The bulk of that group didn’t write their own songs, so CD sales are still important. By turning over the catalog without DRM, Bronfman has ensured that CD sales will almost instantly dry up and turn to dust.
At the same time, he’s carved the greatest-hits albums of his artists into 89 cent singles. If you wanted one or two hits in the past, you had to buy an entire album. Now more than ever, even with iTunes, the albums are divisible.
Now, the songs can be redistributed at will, over and over. Atlantic’s late chief, Ahmet Ertegun, is no doubt rolling in his grave. In particular, his R&B stars — from Ruth Brown to Sam & Dave to the Drifters — will suffer the most.

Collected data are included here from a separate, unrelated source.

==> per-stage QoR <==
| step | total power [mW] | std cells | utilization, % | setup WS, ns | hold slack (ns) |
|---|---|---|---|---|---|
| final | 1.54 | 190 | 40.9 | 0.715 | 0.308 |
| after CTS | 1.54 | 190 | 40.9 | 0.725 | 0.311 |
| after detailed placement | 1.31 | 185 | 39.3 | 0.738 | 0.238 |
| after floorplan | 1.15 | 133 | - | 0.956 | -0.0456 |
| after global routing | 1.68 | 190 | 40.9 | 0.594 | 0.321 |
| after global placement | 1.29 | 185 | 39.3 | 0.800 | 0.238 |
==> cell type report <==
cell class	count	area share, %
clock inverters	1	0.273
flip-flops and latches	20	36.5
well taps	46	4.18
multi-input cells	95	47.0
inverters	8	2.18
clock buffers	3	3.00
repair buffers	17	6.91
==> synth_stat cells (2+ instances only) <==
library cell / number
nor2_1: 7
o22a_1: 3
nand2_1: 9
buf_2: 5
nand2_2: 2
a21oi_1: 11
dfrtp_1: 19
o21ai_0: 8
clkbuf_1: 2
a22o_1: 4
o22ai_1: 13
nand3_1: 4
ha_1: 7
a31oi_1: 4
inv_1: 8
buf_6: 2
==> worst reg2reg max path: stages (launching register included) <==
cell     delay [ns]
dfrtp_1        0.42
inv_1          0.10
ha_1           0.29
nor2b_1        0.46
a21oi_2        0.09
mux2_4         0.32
--- config.mk ---
export PLATFORM = sky130hd
export DESIGN_NAME = priority_encoder_hs
export DESIGN_NICKNAME = d
export VERILOG_FILES = /design/src/rtl/encoder_pkg.sv /design/src/rtl/priority_encoder_hs_prio_find.sv /design/src/rtl/priority_encoder_hs.sv
export SDC_FILE = /design/constraint.sdc
export NUM_CORES = 1
export LEC_CHECK = 0
export CAP_MARGIN = 20
export CORE_ASPECT_RATIO = 1.75
export CORE_MARGIN = 5
export CORE_UTILIZATION = 39
export CTS_CLUSTER_SIZE = 30
export DETAILED_ROUTE_END_ITERATION = 16
export PLACE_DENSITY = 0.76
export SYNTH_ARGS = -nofsm -noshare
export SYNTH_HDL_FRONTEND = slang
export SYNTH_HIERARCHICAL = 1
export SYNTH_SLANG_ARGS = --single-unit
--- constraint.sdc ---
create_clock -name clk -period 2.1 [get_ports clk]
set_clock_uncertainty 0.05 [all_clocks]
set_input_delay 0.315 -clock clk [delete_from_list [all_inputs] [get_ports clk]]
set_output_delay 0.315 -clock clk [all_outputs]
set_load 0.02 [all_outputs]
--- src/rtl/encoder_pkg.sv ---
// encoder_pkg: shared state encoding and size limit for priority_encoder_hs.
package encoder_pkg;
    typedef enum logic {IDLE = 1'b0, VALID = 1'b1} state_t;
    localparam int MAX_N = 32;
endpackage

--- src/rtl/priority_encoder_hs_prio_find.sv ---
// prio_find: first set bit of vector at or after start, wrapping from N-1 to 0.
module prio_find #(
    parameter  int N = 8,
    localparam int W = $clog2(N)
) (
    input  logic [N-1:0] vector,
    input  logic [W-1:0] start,
    output logic         found,
    output logic [W-1:0] index
);
    always_comb begin
        int p;
        found = 1'b0;
        index = '0;
        p     = 0;
        // Walk offsets from farthest to nearest so the nearest hit is written last.
        for (int k = N - 1; k >= 0; k--) begin
            p = int'(start) + k;
            if (p >= N) p = p - N;
            if (vector[p]) begin
                found = 1'b1;
                index = W'(p);
            end
        end
    end
endmodule

--- src/rtl/priority_encoder_hs.sv ---
// priority_encoder_hs: sticky-pending N:log2(N) encoder with valid/ack handshake.
// Define ROTATE_PRIORITY_EN for round-robin priority; default is fixed (bit 0 highest).
module priority_encoder_hs
    import encoder_pkg::*;
#(
    parameter  int N = 8,
    localparam int W = $clog2(N)
) (
    input  logic         clk,
    input  logic         rst,
    input  logic [N-1:0] req,
    input  logic         en,
    input  logic         ack,
    output logic [W-1:0] idx,
    output logic         valid,
    output logic [N-1:0] pending
);
    if (N < 2 || N > MAX_N) begin : g_bad_n
        $error("priority_encoder_hs: N out of range");
    end

    state_t         r_state;
    state_t         w_next;
    logic [N-1:0]   r_pending;
    logic [N-1:0]   w_clr;
    logic [W-1:0]   r_idx;
    logic [W-1:0]   w_start;
    logic [W-1:0]   w_index;
    logic           w_found;
    logic           w_ack;
    logic           w_grant;

    assign w_ack   = (r_state == VALID) && ack;
    assign w_grant = (r_state == IDLE) && en && w_found;
    assign w_clr   = w_ack ? ({{(N-1){1'b0}}, 1'b1} << r_idx) : '0;

`ifdef ROTATE_PRIORITY_EN
    logic [W-1:0] r_last;
    always_ff @(posedge clk) begin
        if (rst)        r_last <= W'(N - 1);
        else if (w_ack) r_last <= r_idx;
    end
    assign w_start = (r_last == W'(N - 1)) ? '0 : r_last + 1'b1;
`else
    assign w_start = '0;
`endif

    prio_find #(.N(N)) u_find (
        .vector (r_pending),
        .start  (w_start),
        .found  (w_found),
        .index  (w_index)
    );

    always_comb begin
        w_next = (r_state == IDLE) ? (w_grant ? VALID : IDLE) : (ack ? IDLE : VALID);
    end

    // A req bit set in the same cycle as its clear wins and stays pending.
    always_ff @(posedge clk) begin
        if (rst) begin
            r_state   <= IDLE;
            r_pending <= '0;
            r_idx     <= '0;
        end else begin
            r_state   <= w_next;
            r_pending <= (r_pending & ~w_clr) | req;
            if (w_grant) r_idx <= w_index;
        end
    end

    assign idx     = r_idx;
    assign valid   = (r_state == VALID);
    assign pending = r_pending;
endmodule
Word-level counts from Yosys, hierarchy flattened
Index checks and enable logic that the tools add are counted.
Word-level totals
  memories: 0
  RAM bits: 0
  bits in registers: 12
  latch bits: 0
  input bits: 12
  word-level logic and storage cells: 31
  ROM bits: 0
Cells by class
  order comparisons: 0
  bitwise logic cells: 4
  reductions and logical operators: 3
  multiplexer cells: 20
  divide/modulo/power cells: 0
  add/sub/neg operators: 0
  shift operators: 1
  equal/unequal tests: 0
  multipliers: 0
Operator list (number)
  two-way mux 3 bit: 8
  two-way mux 1 bit: 11
  bitwise AND 8 bit: 1
  two-way mux 8 bit: 1
  inverter 8 bit: 1
  bitwise OR 8 bit: 1
  left shift 1 x 3 -> 8 bit (first input constant): 1
  logical AND 1 bit: 3
  inverter 1 bit: 1

Logic depth before layout (Yosys ltp)
  depth after elaboration: 11
  mapped depth: 13

Modules after synthesis
The synthesis kept the hierarchy.
By module, submodules not included
  prio_find: instances 1, cells each 90, area an instance 782.0 um^2
  priority_encoder_hs: instances 1, cells each 53, area an instance 516.7 um^2

Worst setup path before layout
Ideal clock, no wire load.
  path kind: register to register
  start: register r_pending[5], in the netlist pending[5]
  end: register r_idx[0], in the netlist idx[0]
  stages on the path, launching flop included: 9
  arrival time: 2005 ps
  data required time: 1932 ps
  setup slack: -73 ps
  cells stage by stage: dfxtp_1 > mux4_2 > mux2_4 > o21ai_2 > a31oi_1 > o21bai_1 > mux2_1 > nand2b_1 > mux2i_1
On the way
  elaborated cells between the ends (all ways): 13
  those cells by class: mux (12); reduce/logical (1)
RTL lines
  start: declaration: RTL line priority_encoder_hs.sv:24  | logic [N-1:0] r_pending;
  start signal: assignment: RTL line priority_encoder_hs.sv:67  | r_pending <= (r_pending & ~w_clr) | req;
  two-way mux 3 bit (6 in a row): RTL line priority_encoder_hs_prio_find.sv:20  | if (vector[p]) begin
  named net w_index[0]: RTL line priority_encoder_hs.sv:28  | logic [W-1:0] w_index;
  end signal: assignment: RTL line priority_encoder_hs.sv:68  | if (w_grant) r_idx <= w_index;
  end: declaration: RTL line priority_encoder_hs.sv:26  | logic [W-1:0] r_idx;
The timed path passes the listed nets, and every way through them passes these cells.
A chain may end at the register's enable or synchronous reset.

Worst setup path after layout
  start: register r_pending[5], in the netlist pending[5]
  end: register r_idx[2], in the netlist idx[2]
Same word-level chain as after synthesis.

==> results_dict.tcl <==
set metrics [dict create \
    sw_frac_of_total_pct 35.4 \
    clk_pin_slew_ns 0.05 \
    clock_sinks 12 \
    die_y_um 86.3 \
    synth-async-reset-ratio_pct 0 \
    dieWidth_um 53.6 \
    nFillCells 320 \
    avgSynthCellArea_um2 9.08 \
    synth_area_leaders "dfxtp_1 (18%), mux4_1 (10%), mux4_2 (8.7%)" \
    syn_inst 143 \
    finalPower_mw 0.958 \
    antenna_found_initial 0 \
    rsz0062_at_grt "yes" \
    ys.flop_type "dfxtp_1" \
    ff2ff_setup_slack_ns 0.04 \
    grt_max_degree 20 \
    viasPerCell 5.65 \
    synth_edf_count 0 \
    rows 27 \
    dr.pass1.iters 4 \
    outcome "completed" \
    portBuffers 23 \
    fin_crit_sh_pct 98.0 \
    power.switching_mw 0.340 \
    vias 1276 \
    clockPowerShare_pct 22.2 \
    clock_path_buffers 2 \
    synth_top_cell_area_share_pct 18.5 \
    initial_core_util_pct 40.9 \
    worstSetupPathType "reg2reg" \
    ys_seq_area_share_pct 18.5 \
    clockRootBuffer "clkbuf_8" \
    hpwl_mm 2.87 \
    synth_top_cell_by_area "dfxtp_1" \
    ios 24 \
    hold_viol 0 \
    setup_violations 0 \
    fin_util_pct 53.8 \
    drive_above_1_share_pct 17.5 \
    cts_buffers 3 \
    vdd_drop_max_mv 0.445 \
    grt.total_usage_pct 16.5 \
    p_int_mw 0.619 \
    cp-start-kind "flip-flop" \
    crit_path_max_incr_delay_ns 0.45 \
    setup_tns_ns 0 \
    grt_pass1_vias 1296 \
    pwr-share-seq_pct 28.8 \
    place_congestion 0.962 \
    wl_mm 3.57 \
    syn2layout_area_growth_pct 31.6 \
    gr-total-overflow 0 \
    yosysWarnings 6 \
    worstPathRequired_ns 2.16 \
    wl_per_cell_um 15.8 \
    finalNetCount 198 \
    grt_pass1_wl_mm 5.84 \
    dieArea_mm2 0.00463 \
    drv_cap 0 \
    fmax_mhz 486 \
    core_mm2 0.00318 \
    slowest_stage "mux4_2" \
    synth_cell_type_count 48 \
    cp_cell_sequence "mux4_2, buf_4, a311oi_2, a21oi_1, nor4b_2, o22ai_1, nand2b_1, mux2i_1" \
    final_period_minus_worst_setup_slack_ns 2.06 \
    worstSkewPairLatency_ns 0.24 \
    cp_max_fo 6 \
    ys_seq_elements 12 \
    final_max_slew_viol_count 0 \
    drt_iter0_drc 17 \
    detail_route.drc_violations 0 \
    powerDensity_mw_per_mm2 561 \
    synth.cell_area_mm2 0.00130 \
    hold_class "reg2reg" \
    cts-htree-levels 1 \
    end_kind "flip-flop" \
    cts_hold_buf 0 \
    p_leak_nw 0.700 \
    combPwrFrac_pct 48.9 \
    tritoncts "yes" \
    arrival_ns 2.12 \
    antennaDiodeCount 0 \
    ant_nets 0 \
]
==> sequential cells by signal, summed over array words and instances, names as in the netlist <==
register,flops
valid,1
idx,3
pending,8
==> logic make-up (layout without fill, tap and decap cells) <==
kind of cell,count (synthesis),count (layout),share of synthesized area (%)
adders and majority gates,2,2,1.93
muxes,23,23,29.7
DFF,12,12,18.5
and+or+nand+nor,52,52,21.7
xor gates and xnor gates,3,3,2.02
AOI/OAI and AO/OA,37,37,20.0
buffers and inverters,13,44,5.88
other,1,10,0.289
==> per-stage QoR <==
stage | setup WS, ns | cells | instance area (um2) | hold WS (ns)
2_1_floorplan | -0.00153 | 152 | 1340 | 0.427
3_3_place_gp | -0.0362 | 222 | 1650 | 0.445
6_report | 0.0419 | 226 | 1710 | 0.466
5_1_grt | -0.0900 | 226 | 1710 | 0.508
3_5_place_dp | -0.00605 | 222 | 1650 | 0.452
4_1_cts | 0.0133 | 226 | 1700 | 0.469
==> cell usage in the layout, fill, tap and decap left out, types with 4 or more instances in the layout <==
cell              n
nand2_1           9
buf_4            12
conb_1           10
clkdlybuf4s50_1  23
and3b_1           4
a211oi_1          9
mux2i_1           7
nand2b_1          6
dfxtp_1          11
mux4_2            7
nor2_1           14
inv_1             5
mux2_2            4
nor3b_1           4
a21oi_1           7
nor3_1            4
==> layer usage <==
metal	track usage [%]	part of all wire [%]
met5	0	0
met4	6.28	3.6
met3	2.58	3.1
met2	31.2	55
met1	17.1	38
==> final cells by class <==
cell class                      count  area (um2)  area share (%)
Clock buffer                        4        45.0            2.64
Inverter                            5        18.8            1.10
Multi-Input combinational cell    127        1030            60.1
Sequential cell                    12         244            14.3
Tap cell                           43        53.8            3.15
Timing Repair Buffer               35         320            18.7
==> power groups by stage <==
stage | combinational [mW] | clock [mW] | sequential, mW
final | 0.469 | 0.213 | 0.276
after CTS | 0.448 | 0.216 | 0.276
after floorplan | 0.274 | 0 | 0.306
after global placement | 0.438 | 0 | 0.277
after detailed placement | 0.443 | 0 | 0.280
after global routing | 0.512 | 0.228 | 0.279
==> cells in the mapped netlist (2+ instances only) <==
cell      number
nor2_1        14
dfxtp_1       12
a211oi_1       9
nand2_1        9
a21oi_1        7
mux2i_1        7
nand2b_1       6
inv_1          5
mux4_1         5
mux4_2         5
and3b_1        4
mux2_2         4
nor3_1         4
nor3b_1        4
a31oi_1        3
buf_4          3
nor2b_1        3
and2_1         2
and3_1         2
buf_6          2
clkbuf_1       2
ha_1           2
o21ai_0        2
o22ai_1        2
xor2_1         2
==> what timing repair did <==
item	in CTS	in global routing
buffers inserted	0	0
cloned	0	0
resized for setup	1	4
pin swaps	1	3
setup endpoints to repair	1	4
hold endpoints to repair	0	0
==> final timing paths <==
check,startpoint,to,cells past startpoint
max reg2reg,pending[5],idx[2],8
min reg2reg,idx[2],idx[2],2
max,pending[5],idx[2],8
min,idx[2],idx[2],2
==> critical path, delay by kind of cell, from the launching register on <==
kind / cells / cell delay, ns
AO/OA/AOI/OAI: 3 / 0.48
multiplexers: 2 / 0.53
buffers and inverters: 1 / 0.18
AND/OR/NAND/NOR: 2 / 0.36
flip-flops: 1 / 0.33
(Power assumes the default switching activity.)
<file path="config.mk">
export PLATFORM = sky130hd
export DESIGN_NAME = eka_seq_ctrl
export DESIGN_NICKNAME = d
export VERILOG_FILES = /design/src/rtl/eka_seq_ctrl.sv
export SDC_FILE = /design/constraint.sdc
export NUM_CORES = 1
export LEC_CHECK = 0
export BUFFER_PORTS_ARGS = -buffer_cell sky130_fd_sc_hd__buf_2
export CAP_MARGIN = 20
export CELL_PAD_IN_SITES_DETAIL_PLACEMENT = 0
export CELL_PAD_IN_SITES_GLOBAL_PLACEMENT = 1
export CORE_MARGIN = 2
export CORE_UTILIZATION = 41
export DETAILED_ROUTE_END_ITERATION = 12
export PLACE_DENSITY = 0.92
export SYNTH_ARGS = -nofsm -noshare
export SYNTH_HDL_FRONTEND = slang
export SYNTH_SLANG_ARGS = --single-unit
</file>
<file path="constraint.sdc">
create_clock -name clk -period 3.7 [get_ports clk]
set_clock_uncertainty 0.1 [all_clocks]
set_input_delay 0.555 -clock clk [delete_from_list [all_inputs] [get_ports clk]]
set_output_delay 0.555 -clock clk [all_outputs]
set_load 0.03 [all_outputs]
</file>
==> config.mk <==
export PLATFORM = sky130hd
export DESIGN_NAME = onehot_sel_encoder
export DESIGN_NICKNAME = d
export VERILOG_FILES = /design/src/rtl/onehot_sel_pkg.sv /design/src/rtl/onehot_sel_enc_core.sv /design/src/rtl/onehot_sel_encoder.sv
export SDC_FILE = /design/constraint.sdc
export NUM_CORES = 1
export LEC_CHECK = 0
export BUFFER_PORTS_ARGS = -buffer_cell sky130_fd_sc_hd__buf_2
export CORE_MARGIN = 1.5
export CORE_UTILIZATION = 30
export DETAILED_ROUTE_END_ITERATION = 10
export PLACE_DENSITY = 0.6
export SLEW_MARGIN = 25
export SYNTH_ARGS = -nofsm -noshare
export SYNTH_HDL_FRONTEND = slang
export SYNTH_SLANG_ARGS = --single-unit
==> constraint.sdc <==
create_clock -name clk -period 2.17 [get_ports clk]
set_input_delay 0.3255 -clock clk [delete_from_list [all_inputs] [get_ports clk]]
set_output_delay 0.3255 -clock clk [all_outputs]
set_load 0.01 [all_outputs]
[config.mk]
export PLATFORM = sky130hd
export DESIGN_NAME = ram_dump_reader
export DESIGN_NICKNAME = d
export VERILOG_FILES = /design/src/rtl/sparc_mem_pkg.sv /design/src/rtl/mem_req_timer.sv /design/src/rtl/ram_dump_reader.sv
export SDC_FILE = /design/constraint.sdc
export NUM_CORES = 1
export LEC_CHECK = 0
export BUFFER_PORTS_ARGS = -buffer_cell sky130_fd_sc_hd__clkbuf_2
export CORE_MARGIN = 2
export CORE_UTILIZATION = 50
export DETAILED_ROUTE_END_ITERATION = 12
export PLACE_DENSITY = 0.76
export SYNTH_ARGS = -nofsm -noshare
export SYNTH_HDL_FRONTEND = slang
export SYNTH_SLANG_ARGS = --single-unit
export TNS_END_PERCENT = 50
[constraint.sdc]
create_clock -name Clk -period 4.3 [get_ports Clk]
set_input_delay 1.29 -clock Clk [delete_from_list [all_inputs] [get_ports Clk]]
set_output_delay 1.29 -clock Clk [all_outputs]
set_load 0.02 [all_outputs]
[src/rtl/sparc_mem_pkg.sv]
// Shared definitions for the MPU byte-wide RAM port: widths, read/write
// encoding and the dump reader's state encoding.
package sparc_mem_pkg;

    localparam int ADDR_W = 9;
    localparam int DATA_W = 8;

    // ReadWrite encoding shared with the RAM and the preload writer.
    localparam logic RW_READ  = 1'b1;
    localparam logic RW_WRITE = 1'b0;

    typedef enum logic [2:0] {
        ST_IDLE = 3'd0,
        ST_REQ  = 3'd1,
        ST_WAIT = 3'd2,
        ST_EMIT = 3'd3,
        ST_FIN  = 3'd4
    } rdr_state_e;

    // The reader owns the RAM port in REQ, WAIT and EMIT only.
    function automatic logic rdr_owns_port(input rdr_state_e s);
        return (s == ST_REQ) || (s == ST_WAIT) || (s == ST_EMIT);
    endfunction

endpackage
### config.mk
export PLATFORM = sky130hd
export DESIGN_NAME = ip4_rtl_rd_arb
export DESIGN_NICKNAME = d
export VERILOG_FILES = /design/src/rtl/ip4_rtl_rd_arb.sv
export SDC_FILE = /design/constraint.sdc
export NUM_CORES = 1
export LEC_CHECK = 0
export ABC_AREA = 1
export CORE_AREA = 4 4 155 157
export CTS_CLUSTER_DIAMETER = 120
export DETAILED_ROUTE_END_ITERATION = 10
export DIE_AREA = 0 0 159 161
export GPL_TIMING_DRIVEN = 0
export SYNTH_ARGS = -nofsm -noshare
export SYNTH_HDL_FRONTEND = slang
export SYNTH_SLANG_ARGS = --single-unit
### constraint.sdc
create_clock -name clk -period 3 [get_ports clk]
set_clock_uncertainty 0.1 [all_clocks]
set_input_delay 0.45 -clock clk [delete_from_list [all_inputs] [get_ports clk]]
set_output_delay 0.45 -clock clk [all_outputs]
set_load 0.03 [all_outputs]
### src/rtl/ip4_rtl_rd_arb.sv
`default_nettype none
// ==========================================================================
// ip4_rtl_rd_arb : N-core AXI read-path arbiter (round-robin AR, ID-tag R routing)
// Revision 1.0
// ==========================================================================
module ip4_rtl_rd_arb #(
  parameter int NCORE    = 4,
  parameter int ADDR_W   = 32,
  parameter int DATA_W   = 64,
  parameter int ID_W     = 4,
  parameter int LEN_W    = 8,
  parameter int MAX_OUTS = 8,
  localparam int CW      = $clog2(NCORE),
  localparam int OW      = $clog2(MAX_OUTS + 1)
) (
  input  logic                    clk,
  input  logic                    rst_n,
  input  logic [NCORE-1:0]        s_arvalid,
  output logic [NCORE-1:0]        s_arready,
  input  logic [NCORE*ADDR_W-1:0] s_araddr,
  input  logic [NCORE*LEN_W-1:0]  s_arlen,
  input  logic [NCORE*ID_W-1:0]   s_arid,
  output logic [NCORE-1:0]        s_rvalid,
  input  logic [NCORE-1:0]        s_rready,
  output logic [DATA_W-1:0]       s_rdata,
  output logic [ID_W-1:0]         s_rid,
  output logic                    s_rlast,
  output logic                    m_arvalid,
  input  logic                    m_arready,
  output logic [ADDR_W-1:0]       m_araddr,
  output logic [LEN_W-1:0]        m_arlen,
  output logic [ID_W+CW-1:0]      m_arid,
  input  logic                    m_rvalid,
  output logic                    m_rready,
  input  logic [DATA_W-1:0]       m_rdata,
  input  logic [ID_W+CW-1:0]      m_rid,
  input  logic                    m_rlast,
  output logic [NCORE*OW-1:0]     outs_cnt,
  output logic                    err_orphan
);

  localparam logic [OW-1:0] MAX_CNT = OW'(MAX_OUTS);

  logic [CW-1:0]    rr_ptr;
  logic [OW-1:0]    cnt_r [NCORE];
  logic [NCORE-1:0] eligible;
  logic [NCORE-1:0] cnt_zero;
  logic [NCORE-1:0] inc;
  logic [NCORE-1:0] dec;
  logic             grant_vld;
  logic [CW-1:0]    grant_idx;
  logic             slot_free;
  logic             ar_fire;
  logic [CW-1:0]    r_tag;
  logic             tag_ok;
  logic             tag_zero;
  logic             r_fire;
  logic             r_orphan;

  function automatic logic [CW-1:0] wrap_add(input logic [CW-1:0] base, input int off);
    int s;
    s = int'(base) + off;
    if (s >= NCORE) s = s - NCORE;
    return CW'(s);
  endfunction

  assign slot_free = ~m_arvalid | m_arready;
  assign ar_fire   = slot_free & grant_vld;

  // Walk the ring from the far end so the closest eligible core to rr_ptr wins.
  always_comb begin
    logic [CW-1:0] idx;
    idx       = '0;
    grant_vld = 1'b0;
    grant_idx = rr_ptr;
    for (int k = NCORE - 1; k >= 0; k--) begin
      idx = wrap_add(rr_ptr, k);
      if (eligible[idx]) begin
        grant_vld = 1'b1;
        grant_idx = idx;
      end
    end
  end

  always_ff @(posedge clk or negedge rst_n) begin
    if (!rst_n) begin
      m_arvalid <= 1'b0;
      m_araddr  <= '0;
      m_arlen   <= '0;
      m_arid    <= '0;
      rr_ptr    <= '0;
    end else begin
      if (ar_fire) begin
        m_arvalid <= 1'b1;
        m_araddr  <= s_araddr[grant_idx*ADDR_W +: ADDR_W];
        m_arlen   <= s_arlen[grant_idx*LEN_W +: LEN_W];
        m_arid    <= {grant_idx, s_arid[grant_idx*ID_W +: ID_W]};
        rr_ptr    <= wrap_add(grant_idx, 1);
      end else if (m_arready) begin
        m_arvalid <= 1'b0;
      end
    end
  end

  assign r_tag   = m_rid[ID_W+CW-1:ID_W];
  assign tag_ok  = (int'(r_tag) < NCORE);
  assign s_rdata = m_rdata;
  assign s_rid   = m_rid[ID_W-1:0];
  assign s_rlast = m_rlast;

  // Tags with no core behind them are swallowed so the master never stalls.
  always_comb begin
    m_rready = 1'b1;
    if (tag_ok) m_rready = s_rready[r_tag];
  end

  always_comb begin
    tag_zero = 1'b0;
    for (int i = 0; i < NCORE; i++) begin
      if (r_tag == CW'(i)) tag_zero = cnt_zero[i];
    end
  end

  assign r_fire   = m_rvalid & m_rready;
  assign r_orphan = r_fire & (~tag_ok | tag_zero);

  generate
    for (genvar i = 0; i < NCORE; i++) begin : g_core
      assign eligible[i]  = s_arvalid[i] & (cnt_r[i] < MAX_CNT);
      assign cnt_zero[i]  = (cnt_r[i] == '0);
      assign s_arready[i] = slot_free & grant_vld & (grant_idx == CW'(i));
      assign s_rvalid[i]  = m_rvalid & tag_ok & (r_tag == CW'(i));
      assign inc[i]       = ar_fire & (grant_idx == CW'(i));
      assign dec[i]       = r_fire & m_rlast & tag_ok & (r_tag == CW'(i)) & ~cnt_zero[i];
      assign outs_cnt[i*OW +: OW] = cnt_r[i];

      always_ff @(posedge clk or negedge rst_n) begin
        if (!rst_n) begin
          cnt_r[i] <= '0;
        end else begin
          case ({inc[i], dec[i]})
            2'b10:   cnt_r[i] <= cnt_r[i] + OW'(1);
            2'b01:   cnt_r[i] <= cnt_r[i] - OW'(1);
            default: cnt_r[i] <= cnt_r[i];
          endcase
        end
      end
    end
  endgenerate

  always_ff @(posedge clk or negedge rst_n) begin
    if (!rst_n) err_orphan <= 1'b0;
    else if (r_orphan) err_orphan <= 1'b1;
  end

endmodule
`default_nettype wire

I can’t imagine that the lawyers for Eric Clapton, Zeppelin, the Rolling Stones, Prince and so on, can be happy about any of this. Without DRM, those acts can also kiss off their own future CD sales. Even if they were minor, they were something.
Now only the Beatles remain absent from the legal downloading world. I can’t see one reason why they would want to give in at this point. Better to make fans buy their CDs than diminish their own recorded catalog.
We’re taking tomorrow off to nurse a hoped for hangover. In the meantime, here’s thanks to all the people who help get this column out every day.
To Jennifer D’Angelo and all the folks in New York (like Catherine Donaldson-Evans and Maurice Boyer) and Los Angeles (newcomer Jonathan Passantino), not to mention the invaluable Andrew Hard.
Dozens of other kind souls make all sorts of contributions to the FOX 411, now in its ninth year. They know who they are.